The increased strength and volume of magnetic fields that can now be applied in experiments is pushing the frontiers of magnetized High-Energy-Density Physics (HEDP), as shown by the recent success of the Magnetized-Liner Inertial Fusion (MagLIF) scheme, as well as the subsequent study of magnetized Inertial Confinement Fusion (ICF) implosions to relax ignition constraints. The physics of magnetized transport in Magneto-Hydro-Dynamic (MHD) models warrants experimental validation. In addition, the interpretation of measurements from complex magnetized experiments requires novel and accurate modeling, such as detailed atomic and radiation transport physics for spectroscopy analysis.

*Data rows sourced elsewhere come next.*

<file path="src/rtl/display_write_scheduler_pkg.sv">
// Shared constants and types for the display SPI write path.
// Frame layout: {CMD_WRITE, addr[3:0], data[7:0]}, sent MSB first.
package display_spi_pkg;

    localparam logic [3:0]  CMD_WRITE = 4'b0001;
    localparam int unsigned FRAME_W   = 16;

    localparam logic [3:0] REG_ENABLE = 4'd0;
    localparam logic [3:0] REG_DIGIT1 = 4'd1;
    localparam logic [3:0] REG_DIGIT2 = 4'd2;
    localparam logic [3:0] REG_DIGIT3 = 4'd3;
    localparam logic [3:0] REG_DIGIT4 = 4'd4;
    localparam logic [3:0] REG_DIGIT5 = 4'd5;
    localparam logic [3:0] REG_DIGIT6 = 4'd6;
    localparam logic [3:0] REG_DIGIT7 = 4'd7;
    localparam logic [3:0] REG_DIGIT8 = 4'd8;
    localparam logic [3:0] REG_RADIX  = 4'd9;

    typedef enum logic [2:0] {
        ST_IDLE,
        ST_LEAD,
        ST_SHIFT_LO,
        ST_SHIFT_HI,
        ST_TRAIL,
        ST_GAP
    } sched_state_e;

    function automatic logic [FRAME_W-1:0] make_frame(input logic [3:0] addr,
                                                      input logic [7:0] data);
        return {CMD_WRITE, addr, data};
    endfunction

endpackage

</file>
<file path="src/rtl/display_write_scheduler_if.sv">
// Write-request bus between the two on-chip requesters and the scheduler.
// The requester side holds valid/addr/data until it sees its ready.
interface display_write_scheduler_if;

    logic       a_valid_i;
    logic [3:0] a_addr_i;
    logic [7:0] a_data_i;
    logic       a_ready_o;

    logic       b_valid_i;
    logic [3:0] b_addr_i;
    logic [7:0] b_data_i;
    logic       b_ready_o;

    modport master (
        output a_valid_i, a_addr_i, a_data_i,
        output b_valid_i, b_addr_i, b_data_i,
        input  a_ready_o, b_ready_o
    );

    modport slave (
        input  a_valid_i, a_addr_i, a_data_i,
        input  b_valid_i, b_addr_i, b_data_i,
        output a_ready_o, b_ready_o
    );

endinterface

</file>
<file path="src/rtl/display_rr_arbiter.sv">
// Two-way round-robin accept logic; prio_i selects the favoured requester
// (0 = A, 1 = B) when both are valid. Purely combinational.
module display_rr_arbiter (
    input  logic a_valid_i,
    input  logic b_valid_i,
    input  logic prio_i,
    input  logic idle_i,
    output logic a_ready_o,
    output logic b_ready_o,
    output logic grant_o
);

    always_comb begin
        a_ready_o = idle_i & a_valid_i & (~prio_i | ~b_valid_i);
        b_ready_o = idle_i & b_valid_i & ( prio_i | ~a_valid_i);
        grant_o   = b_ready_o;
    end

endmodule

</file>
<file path="src/rtl/display_write_scheduler.sv">
// Arbitrates display register writes from two requesters and serialises each
// accepted write as one 16-bit SPI frame with registered SPI outputs.
module display_write_scheduler
    import display_spi_pkg::*;
#(
    parameter int unsigned CLK_DIV    = 4,
    parameter int unsigned GAP_CYCLES = 8
) (
    input  logic                        clock_5meg_i,
    input  logic                        rst_low_i,
    display_write_scheduler_if.slave    req,
    output logic                        spi_sclk_o,
    output logic                        spi_ss_o,
    output logic                        spi_mosi_o,
    output logic                        busy_o,
    output logic                        last_grant_o
);

    localparam int unsigned CNT_MAX = (CLK_DIV > GAP_CYCLES) ? CLK_DIV : GAP_CYCLES;
    localparam int unsigned CNT_W   = $clog2(CNT_MAX);
    localparam logic [CNT_W-1:0] DIV_LAST = CNT_W'(CLK_DIV - 1);
    localparam logic [CNT_W-1:0] GAP_LAST = CNT_W'(GAP_CYCLES - 1);
    localparam logic [3:0]       LAST_BIT = 4'(FRAME_W - 1);

    sched_state_e        state_q, state_d;
    logic [CNT_W-1:0]    cnt_q, cnt_d;
    logic [3:0]          bit_q, bit_d;
    logic [FRAME_W-1:0]  shreg_q, shreg_d;
    logic                prio_q, prio_d;
    logic                last_grant_q, last_grant_d;
    logic                sclk_q, sclk_d;
    logic                ss_q, ss_d;
    logic                mosi_q, mosi_d;

    logic                arb_idle;
    logic                a_ready, b_ready, grant;
    logic [3:0]          sel_addr;
    logic [7:0]          sel_data;

    // Gating with reset keeps a requester from seeing an accept that the held-in-reset flops would drop.
    assign arb_idle = (state_q == ST_IDLE) & rst_low_i;

    display_rr_arbiter u_arb (
        .a_valid_i (req.a_valid_i),
        .b_valid_i (req.b_valid_i),
        .prio_i    (prio_q),
        .idle_i    (arb_idle),
        .a_ready_o (a_ready),
        .b_ready_o (b_ready),
        .grant_o   (grant)
    );

    assign req.a_ready_o = a_ready;
    assign req.b_ready_o = b_ready;
    assign sel_addr      = grant ? req.b_addr_i : req.a_addr_i;
    assign sel_data      = grant ? req.b_data_i : req.a_data_i;

    always_ff @(posedge clock_5meg_i or negedge rst_low_i) begin
        if (!rst_low_i) begin
            state_q      <= ST_IDLE;
            cnt_q        <= '0;
            bit_q        <= '0;
            shreg_q      <= '0;
            prio_q       <= 1'b0;
            last_grant_q <= 1'b0;
            sclk_q       <= 1'b1;
            ss_q         <= 1'b1;
            mosi_q       <= 1'b1;
        end else begin
            state_q      <= state_d;
            cnt_q        <= cnt_d;
            bit_q        <= bit_d;
            shreg_q      <= shreg_d;
            prio_q       <= prio_d;
            last_grant_q <= last_grant_d;
            sclk_q       <= sclk_d;
            ss_q         <= ss_d;
            mosi_q       <= mosi_d;
        end
    end

    always_comb begin
        state_d      = state_q;
        cnt_d        = cnt_q;
        bit_d        = bit_q;
        shreg_d      = shreg_q;
        prio_d       = prio_q;
        last_grant_d = last_grant_q;

        case (state_q)
            ST_IDLE: begin
                if (a_ready | b_ready) begin
                    shreg_d      = make_frame(sel_addr, sel_data);
                    prio_d       = ~grant;
                    last_grant_d = grant;
                    cnt_d        = '0;
                    bit_d        = '0;
                    state_d      = ST_LEAD;
                end
            end
            ST_LEAD: begin
                cnt_d = cnt_q + 1'b1;
                if (cnt_q == DIV_LAST) begin
                    cnt_d   = '0;
                    state_d = ST_SHIFT_LO;
                end
            end
            ST_SHIFT_LO: begin
                cnt_d = cnt_q + 1'b1;
                if (cnt_q == DIV_LAST) begin
                    cnt_d   = '0;
                    state_d = ST_SHIFT_HI;
                end
            end
            ST_SHIFT_HI: begin
                cnt_d = cnt_q + 1'b1;
                if (cnt_q == DIV_LAST) begin
                    cnt_d = '0;
                    if (bit_q != LAST_BIT) begin
                        bit_d   = bit_q + 1'b1;
                        shreg_d = shreg_q << 1;
                        state_d = ST_SHIFT_LO;
                    end else begin
                        state_d = ST_TRAIL;
                    end
                end
            end
            ST_TRAIL: begin
                cnt_d = cnt_q + 1'b1;
                if (cnt_q == DIV_LAST) begin
                    cnt_d   = '0;
                    state_d = ST_GAP;
                end
            end
            ST_GAP: begin
                cnt_d = cnt_q + 1'b1;
                if (cnt_q == GAP_LAST) begin
                    cnt_d   = '0;
                    state_d = ST_IDLE;
                end
            end
            default: begin
                cnt_d   = '0;
                state_d = ST_IDLE;
            end
        endcase
    end

    // Pin levels are decoded from the next state so the pins change on the same edge as the state.
    always_comb begin
        sclk_d = 1'b1;
        ss_d   = 1'b1;
        mosi_d = 1'b1;
        case (state_d)
            ST_LEAD, ST_SHIFT_HI, ST_TRAIL: begin
                ss_d   = 1'b0;
                mosi_d = shreg_d[FRAME_W-1];
            end
            ST_SHIFT_LO: begin
                sclk_d = 1'b0;
                ss_d   = 1'b0;
                mosi_d = shreg_d[FRAME_W-1];
            end
            default: ;
        endcase
    end

    assign spi_sclk_o   = sclk_q;
    assign spi_ss_o     = ss_q;
    assign spi_mosi_o   = mosi_q;
    assign busy_o       = (state_q != ST_IDLE);
    assign last_grant_o = last_grant_q;

endmodule

</file>
<file path="src/flat_wrapper.sv">
// flat-port wrapper written by rule: the top's interface ports become plain ports
module display_write_scheduler_flat import display_spi_pkg::*;
#(
    parameter int unsigned CLK_DIV    = 4,
    parameter int unsigned GAP_CYCLES = 8
)
  (clock_5meg_i, rst_low_i, spi_sclk_o, spi_ss_o, spi_mosi_o, busy_o, last_grant_o, req_a_valid_i, req_a_addr_i, req_a_data_i, req_b_valid_i, req_b_addr_i, req_b_data_i, req_a_ready_o, req_b_ready_o);
  display_write_scheduler_if req_i ();
  input  logic clock_5meg_i;
  input  logic rst_low_i;
  output logic spi_sclk_o;
  output logic spi_ss_o;
  output logic spi_mosi_o;
  output logic busy_o;
  output logic last_grant_o;
  input wire logic [$bits(req_i.a_valid_i)-1:0] req_a_valid_i;
  input wire logic [$bits(req_i.a_addr_i)-1:0] req_a_addr_i;
  input wire logic [$bits(req_i.a_data_i)-1:0] req_a_data_i;
  input wire logic [$bits(req_i.b_valid_i)-1:0] req_b_valid_i;
  input wire logic [$bits(req_i.b_addr_i)-1:0] req_b_addr_i;
  input wire logic [$bits(req_i.b_data_i)-1:0] req_b_data_i;
  output wire logic [$bits(req_i.a_ready_o)-1:0] req_a_ready_o;
  output wire logic [$bits(req_i.b_ready_o)-1:0] req_b_ready_o;
  assign req_i.a_valid_i = req_a_valid_i;
  assign req_i.a_addr_i = req_a_addr_i;
  assign req_i.a_data_i = req_a_data_i;
  assign req_i.b_valid_i = req_b_valid_i;
  assign req_i.b_addr_i = req_b_addr_i;
  assign req_i.b_data_i = req_b_data_i;
  assign req_a_ready_o = req_i.a_ready_o;
  assign req_b_ready_o = req_i.b_ready_o;
  display_write_scheduler #(.CLK_DIV(CLK_DIV), .GAP_CYCLES(GAP_CYCLES)) u_core (.clock_5meg_i(clock_5meg_i), .rst_low_i(rst_low_i), .req(req_i), .spi_sclk_o(spi_sclk_o), .spi_ss_o(spi_ss_o), .spi_mosi_o(spi_mosi_o), .busy_o(busy_o), .last_grant_o(last_grant_o));
endmodule
</file>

We present the design, numerical simulations, and results of magnetized cylindrical implosions performed at the OMEGA facility. The cylindrical targets are filled with Ar-doped D₂ gas and are symmetrically imploded using a 40-beam, 14.5 kJ, 1.5 ns laser drive. The implosions are magnetized using the MIFEDS capability, delivering a seed B-field of 24 T along the axis of the cylindrical targets. X-ray framed imaging is used to follow the implosions' trajectory, and the compressed core conditions are obtained via Ar K-shell emission. We show that the Ar emission spectra are highly reproducible, and we observed distinct changes in the plasma conditions of the compressed core between the cases with and without the applied B-field. Advanced atomic codes and radiation transport calculations based on Gorgon spatial profiles provide an excellent match to the data. When magnetizing the implosions, the compressed B-field reaches ~10 kT and the subsequent anisotropy of the heat conduction along the radial direction enhanced the average temperature of the hot spot by ~70% (from ~1 keV to 1.7 keV).